“Yes,” said the gardener, and thought how peaceful and how stupid life would be without her. “I shan’t dream of letting you go.” And even while he said it, he experienced the awful feeling of being powerless to make his words good. He realised for the first time how indispensable to a man’s sight are soft straight hair that has never committed itself to any real colour, and a small pointed face, and quick questioning eyes. But there was something indescribable, peculiar to the suffragette, that made it impossible to humble oneself before her. She was anything but a queen among women; no man had ever wished to be trodden under her feet, though they were small and pretty. Plain people often have pretty hands and feet, a mark of Nature’s tardy self-reproach.

To any other woman, the gardener might have said, “Please, my dear ...” with excellent results. He had a good voice with a tenor edge to it, and he could pose very nicely as a supplicator. But not to the suffragette.

“I have not brought you all this way just to let you return to your militant courses,” he said, with a sort of hollow firmness. “I owe a duty to Trinity Island, after all, now that I have imported you.”

The suffragette smiled and said she was tired and would go to bed—good-bye.

The gardener said Good-night.

The Caribbeania and the first ray of the sun reached the Island simultaneously next morning. When the gardener came on deck at half-past seven he found himself confronted by the town of Union, backed by its sudden hills. The Caribbeania, like a robber’s victim, ignominiously bound to the pier, was being relieved of its valuables. The air was thick with talk. On the pier the over-dressed representatives of British rule, in blue serge and gold braid, rubbed shoulders with the under-dressed results of their kind tyranny, in openwork shirts and three-quarters of a pair of trousers.

“Your wife went off early,” said the fourth officer to the gardener. “I asked her whether she were eloping all by herself, and she said you knew all about it.”

“Thanks,” said the gardener curtly.

You will hardly believe me when I tell you that his first conscious thought after this announcement was that he had no money to tip the steward with. The suffragette meant a good deal to him, and among the things she meant was temporary financial accommodation.

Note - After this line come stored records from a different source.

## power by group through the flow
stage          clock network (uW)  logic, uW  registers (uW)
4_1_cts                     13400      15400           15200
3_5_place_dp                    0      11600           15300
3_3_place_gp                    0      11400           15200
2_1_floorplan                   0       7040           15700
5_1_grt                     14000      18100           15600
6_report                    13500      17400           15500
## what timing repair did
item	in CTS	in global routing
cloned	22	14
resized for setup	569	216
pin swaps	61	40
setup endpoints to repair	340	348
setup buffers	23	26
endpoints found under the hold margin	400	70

I hope that you have noticed by now that he was not a money-lover, but a steward was a steward, and this particular steward had been kind in improvising a crutch for Hilda. Any assistance from the suffragette was, of course, taken as temporary: independence was one of the gardener’s chronic poses. He meant to change it from a rather hollow dream into reality on arriving on the Island; he supposed that he would be able to turn his brains into money. He considered that no such brain could ever have landed at Union Town. Its price in coin, which had been rather at a discount in the stupid turmoil of London, would be instantly appreciable under this empty sky. His pose on the Island was to be The One Who Arrives, in capital letters.